二氮嗪预先给药对大鼠心肌微血管内皮细胞缺氧复氧时细胞凋亡的影响

目的 探讨二氮嗪预先给药对大鼠心肌微血管内皮细胞缺氧复氧时细胞凋亡的影响.方法培养SD大鼠心肌微血管内皮细胞,以1×106个/ml的密度接种于96孔培养板(100 μl/孔)或培养皿(2 ml/皿),采用随机数字表法,将其随机分为4组(n=12),正常对照组(C组)不作任何处理,缺氧复氧组(H/R组)、二氮嗪预先给药组(DZ组)和二氮嗪预先给药+5-羟葵酸组(DZ+5-HD组)均进行缺氧2 h复氧2 h,DZ组和DZ+5-HD组在缺氧前2 h分别加入100 μmol/L二氮嗪和100 μmol/L二氮嗪+100 μmol/L线粒体ATP敏感性钾通道阻断剂5-羟葵酸.于复氧2 h时测定细胞活力和凋亡率.结果 与C组比较,H/R组细胞活力降低,细胞凋亡率升高(P＜0.01);与H/R组比较,DZ组细胞活力升高,细胞凋亡率降低(P＜0.05或0.01);5-羟葵酸可抑制二氮嗪预先给药导致的上述改变(P＜0.05或0.01).结论 二氮嗪预先给药可抑制大鼠心肌微血管内皮细胞凋亡,从而减轻缺氧复氧损伤,其机制与激活线粒体ATP敏感性钾通道有关.

Abstract：

Objective To investigate the effects of diazoxide pretreatment on apoptosis in rat myocardial microvascular endothelial cells exposed to hypoxia-reoxygenation (H/R) . Methods The SD rat myocardial microvascular endothelial cells were cultured.

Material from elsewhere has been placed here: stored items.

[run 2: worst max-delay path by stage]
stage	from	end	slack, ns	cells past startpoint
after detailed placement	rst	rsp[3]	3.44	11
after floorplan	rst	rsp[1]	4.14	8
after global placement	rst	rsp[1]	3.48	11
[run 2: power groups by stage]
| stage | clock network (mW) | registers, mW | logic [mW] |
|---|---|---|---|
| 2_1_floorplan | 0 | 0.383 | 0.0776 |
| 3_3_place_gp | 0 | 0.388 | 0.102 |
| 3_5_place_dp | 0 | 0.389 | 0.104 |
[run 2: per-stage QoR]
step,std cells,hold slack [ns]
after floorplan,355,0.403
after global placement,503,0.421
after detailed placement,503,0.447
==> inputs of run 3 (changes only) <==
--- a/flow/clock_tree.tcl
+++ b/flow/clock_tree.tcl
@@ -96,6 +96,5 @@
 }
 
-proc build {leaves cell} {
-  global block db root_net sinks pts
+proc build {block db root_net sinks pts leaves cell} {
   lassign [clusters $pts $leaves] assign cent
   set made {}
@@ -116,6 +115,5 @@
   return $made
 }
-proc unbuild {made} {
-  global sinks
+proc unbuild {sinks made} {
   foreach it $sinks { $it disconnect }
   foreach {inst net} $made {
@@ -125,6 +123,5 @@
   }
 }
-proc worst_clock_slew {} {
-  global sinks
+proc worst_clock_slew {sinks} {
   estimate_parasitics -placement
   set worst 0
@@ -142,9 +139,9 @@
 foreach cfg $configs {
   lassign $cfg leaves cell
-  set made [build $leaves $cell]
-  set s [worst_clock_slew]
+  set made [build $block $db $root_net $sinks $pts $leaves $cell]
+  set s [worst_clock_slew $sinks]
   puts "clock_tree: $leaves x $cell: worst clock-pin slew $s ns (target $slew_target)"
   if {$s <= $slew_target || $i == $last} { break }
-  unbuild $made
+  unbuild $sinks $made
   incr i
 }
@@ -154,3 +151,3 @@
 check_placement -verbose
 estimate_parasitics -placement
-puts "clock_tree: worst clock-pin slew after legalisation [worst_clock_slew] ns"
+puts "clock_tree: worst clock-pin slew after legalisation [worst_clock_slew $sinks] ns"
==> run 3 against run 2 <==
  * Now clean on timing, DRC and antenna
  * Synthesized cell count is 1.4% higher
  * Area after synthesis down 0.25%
This design comes from an exercise in tuning for small area, a short achievable clock period and few clock cycles per item on the open sky130 flow, not from production work. Function was not checked in any run shown here: the RTL went through the layout flow alone. Power figures rest on the tool's default switching activity, not on a simulated workload.

--- design.v ---
module depkt_core (
    input  wire        clk,
    input  wire        rst,
    input  wire        cfg_strict_f,
    input  wire        cfg_zero_byte,
    input  wire        in_valid,
    output wire        in_ready,
    input  wire [31:0] in_data,
    input  wire [2:0]  in_cnt,
    input  wire        in_last,
    output wire        out_valid,
    input  wire        out_ready,
    output reg  [31:0] out_data,
    output reg  [2:0]  out_cnt,
    output wire        res_valid,
    output wire [2:0]  res_cause,
    output wire [4:0]  res_flags
);
    localparam [2:0] C_OK         = 3'd0;
    localparam [2:0] C_SHORT      = 3'd1;
    localparam [2:0] C_FBIT       = 3'd2;
    localparam [2:0] C_TRUNC_DON  = 3'd3;
    localparam [2:0] C_TRUNC_SIZE = 3'd4;
    localparam [2:0] C_TRUNC_EXTRA= 3'd5;
    localparam [2:0] C_ZERO_SIZE  = 3'd6;
    localparam [2:0] C_TRUNC_UNIT = 3'd7;
    localparam [2:0] S_IDLE  = 3'd0;    
    localparam [2:0] S_COPY  = 3'd1;    
    localparam [2:0] S_DRAIN = 3'd2;    
    localparam [2:0] S_SZ    = 3'd3;    
    localparam [2:0] S_HDR   = 3'd4;    
    localparam [2:0] S_UNIT  = 3'd5;    
    localparam [2:0] S_RES   = 3'd6;    
    reg  [2:0]  st;
    reg  [1:0]  p;           
    reg  [1:0]  at;          
    reg  [2:0]  k;           
    reg  [15:0] remain;      
    reg  [2:0]  err;         
    reg  [4:0]  flags;
    reg         ufbit;       
    function [4:0] classify(input [4:0] t);
        case (t)
            5'd1: classify = 5'b01000;    
            5'd5: classify = 5'b10000;    
            5'd6: classify = 5'b00100;    
            5'd7: classify = 5'b00001;    
            5'd8: classify = 5'b00010;    
            default: classify = 5'b00000;
        endcase
    endfunction
    function zero_type(input [4:0] t);
        zero_type = (t == 5'd6) || (t == 5'd7) || (t == 5'd8);
    endfunction
    wire [7:0] b0 = in_data[7:0];
    wire [7:0] b1 = in_data[15:8];
    wire [4:0] t0 = b0[4:0];
    wire is_single = (t0 != 5'd0) && (t0[4:3] != 2'b11);
    wire is_ag     = (t0[4:2] == 3'b110);
    wire is_fu     = (t0[4:1] == 4'b1110);
    wire is_fub    = t0[0];
    wire fu_start  = b1[7];
    wire [2:0] idle_err = (in_last && !in_cnt[2] && !(in_cnt[1] && in_cnt[0])) ? C_SHORT :
                          (cfg_strict_f && b0[7])                            ? C_FBIT :
                          (is_fu && is_fub && in_last && in_cnt == 3'd3)     ? C_TRUNC_DON : C_OK;
    wire [2:0] avail = in_cnt - {1'b0, p};
    reg  [1:0]  sh;
    reg  [31:0] shifted;
    always @(*) begin
        case (sh)
            2'd0: shifted = in_data;
            2'd1: shifted = {8'hxx, in_data[31:8]};
            2'd2: shifted = {16'hxxxx, in_data[31:16]};
            default: shifted = {24'hxxxxxx, in_data[31:24]};
        endcase
    end
    wire [7:0] hsel = shifted[7:0];                
    wire [2:0] runl     = (at == 2'd2) ? 3'd5 : (at == 2'd3) ? 3'd6 : 3'd2;
    wire [2:0] run_left = runl - k;
    wire [3:0] run_endp = {2'b00, p} + {1'b0, run_left};    
    wire       run_all  = (run_endp <= {1'b0, in_cnt});     
    wire [2:0] k_next   = run_all ? runl : k + avail;
    wire [15:0] size_next = {(k == 3'd0) ? hsel : remain[15:8],
                             (k == 3'd0) ? ((p != 2'd3) ? shifted[15:8] : remain[7:0]) :
                             (k == 3'd1) ? hsel : remain[7:0]};
    wire [3:0] unit_endp = {2'b00, p} + {1'b0, remain[2:0]};
    wire       unit_end  = (remain[15:3] == 13'd0) && (unit_endp <= {1'b0, in_cnt});
    wire [2:0] unit_n    = unit_end ? remain[2:0] : avail;
    wire [15:0] remain_next = remain - {14'd0, ~p} - 16'd1;
    reg        emit;         
    reg        prefix;       
    reg        fuhdr;        
    reg        zb4;          
    reg        bdone;        
    reg  [2:0] ncopy;        
    always @(*) begin
        emit   = 1'b0;
        prefix = 1'b0;
        fuhdr  = 1'b0;
        zb4    = 1'b0;
        bdone  = 1'b0;
        sh     = p;
        ncopy  = avail;
        case (st)
            S_IDLE: begin
                if (is_single) begin
                    emit   = 1'b1;
                    prefix = 1'b1;
                    zb4    = cfg_zero_byte && zero_type(t0);
                end else if (is_fu) begin
                    if (fu_start) begin
                        emit  = 1'b1;
                        fuhdr = 1'b1;
                        bdone = is_fub;
                    end else begin
                        emit  = !is_fub && (in_cnt[2] || (in_cnt[1] && in_cnt[0]));
                        bdone = 1'b1;
                        sh    = 2'd2;
                        ncopy = in_cnt - 3'd2;
                    end
                end else if (is_ag) begin
                    bdone = in_last && (t0[1:0] != 2'd0) && (in_cnt == 3'd3);
                end else begin
                    bdone = 1'b1;
                end
            end
            S_COPY: begin
                emit  = 1'b1;
                bdone = 1'b1;
            end
            S_DRAIN: bdone = 1'b1;
            S_SZ:    bdone = !run_all || (run_endp == {1'b0, in_cnt});
            S_HDR: begin
                if (remain != 16'd0) begin
                    emit   = 1'b1;
                    prefix = 1'b1;
                    zb4    = cfg_zero_byte && zero_type(hsel[4:0]);
                end
            end
            S_UNIT: begin
                emit   = 1'b1;
                ncopy  = unit_n;
                bdone  = !unit_end || (unit_endp == {1'b0, in_cnt});
            end
            default: ;
        endcase
    end
    wire active = in_valid && (st != S_RES);
    wire fire   = active && (!emit || out_ready);
    wire ending = fire && bdone && in_last;
    assign out_valid = active && emit;
    assign in_ready  = fire && bdone;
    assign res_valid = (st == S_RES) || (st == S_COPY && in_valid && in_last && out_ready);
    assign res_cause = (st == S_RES) ? err : C_OK;
    assign res_flags = (st == S_RES && err != C_OK) ? 5'd0 : flags;
    always @(*) begin
        if (prefix || fuhdr) begin
            out_data = {fuhdr ? {b0[7:5], b1[4:0]} : 8'h01,
                        zb4 ? 8'h00 : 8'h01, 16'h0000};
            out_cnt  = (fuhdr || zb4) ? 3'd4 : 3'd3;
        end else begin
            out_data = shifted;
            out_cnt  = ncopy;
        end
    end
    reg [2:0] end_cause;
    always @(*) begin
        case (st)
            S_IDLE: end_cause = idle_err;
            S_SZ:   end_cause = (k_next == 3'd1) ? C_TRUNC_SIZE :
                                (k_next != runl) ? C_TRUNC_EXTRA :
                                (size_next == 16'd0) ? C_ZERO_SIZE : C_TRUNC_UNIT;
            S_UNIT: end_cause = !unit_end ? C_TRUNC_UNIT : ufbit ? C_FBIT : C_OK;
            default: end_cause = err;
        endcase
    end
    always @(posedge clk) begin
        if (rst) begin
            st <= S_IDLE;
            p  <= 2'd0;
        end else if (st == S_RES) begin
            st <= S_IDLE;
        end else if (fire) begin
            case (st)
                S_IDLE: begin
                    err   <= idle_err;
                    ufbit <= 1'b0;
                    flags <= 5'd0;
                    k     <= 3'd0;
                    at    <= t0[1:0];
                    if (is_single) begin
                        flags <= classify(t0);
                        st    <= S_COPY;
                    end else if (is_fu) begin
                        if (fu_start)
                            flags <= classify(b1[4:0]);
                        st <= S_COPY;
                        if (fu_start && !is_fub)
                            p <= 2'd2;
                    end else if (is_ag) begin
                        st <= S_SZ;
                        p  <= (t0[1:0] == 2'd0) ? 2'd1 : 2'd3;
                    end else
                        st <= S_DRAIN;
                    if (idle_err != C_OK)
                        st <= S_DRAIN;
                end
                S_SZ: begin
                    k      <= k_next;
                    remain <= size_next;
                    p      <= p + avail[1:0];
                    if (run_all) begin
                        st <= S_HDR;
                        p  <= p + run_left[1:0];
                    end
                end
                S_HDR: begin
                    if (remain == 16'd0) begin
                        err <= C_ZERO_SIZE;
                        st  <= S_DRAIN;
                    end else begin
                        flags <= flags | classify(hsel[4:0]);
                        ufbit <= cfg_strict_f && hsel[7];
                        st    <= S_UNIT;
                    end
                end
                S_UNIT: begin
                    remain <= remain_next;
                    p      <= p + unit_n[1:0];
                    if (unit_end) begin
                        k <= 3'd0;
                        if (ufbit) begin
                            err <= C_FBIT;
                            st  <= S_DRAIN;
                        end else
                            st <= S_SZ;
                    end
                end
                default: ;
            endcase
            if (bdone)
                p <= 2'd0;
            if (ending && st != S_COPY) begin
                st  <= S_RES;
                err <= end_cause;
            end else if (ending)
                st <= S_IDLE;
        end
    end
endmodule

The cells were seeded in 96-well plates (100 μl/hole) or in 6 cm diameter dishes (2 ml/dish) with the density of 1×106/ml and randomly divided into 4 groups ( n = 12 each) : normal con trol group (group C), H/R group, diazoxide pretreatment group (group DZ) and diazoxide pretreatment + 5-hydroxydecanoate (5-HD, a mitochondrial ATP-sensitive potassium channel blocker) group (group DZ + 5-HD) .The cells were exposed to 2 h hypoxia followed by 2 h reoxygenation. Diazoxide 100 μmol/L and diazoxide 100 μmol/L + 5-HD 100 μmol/L were added to the culture medium 2 h before hypoxia in groups DZ and DZ + 5-HD respectively. The cell viability and apoptotic rate were detected at the end of reoxygenation. Results Compared with group C, the cell viability was significantly decreased, while the apoptotic rate increased in group H/R ( P ＜ 0.01) . Compared with group H/R, the cell viability was significantly increased, while the apoptotic rate decreased in group DZ (P ＜ 0.05 or 0.01) . 5-HD could inhibit diazoxide pretreatment-induced changes mentioned above ( P ＜ 0.05 or 0.01). Conclusion Diazoxide pretreatment can reduce H/R injury through inhibiting apoptosis in rat myocardial microvascular endothelial cells, and the mechanism is related to the activation of mitochondrial ATP-sensitive potassium channels.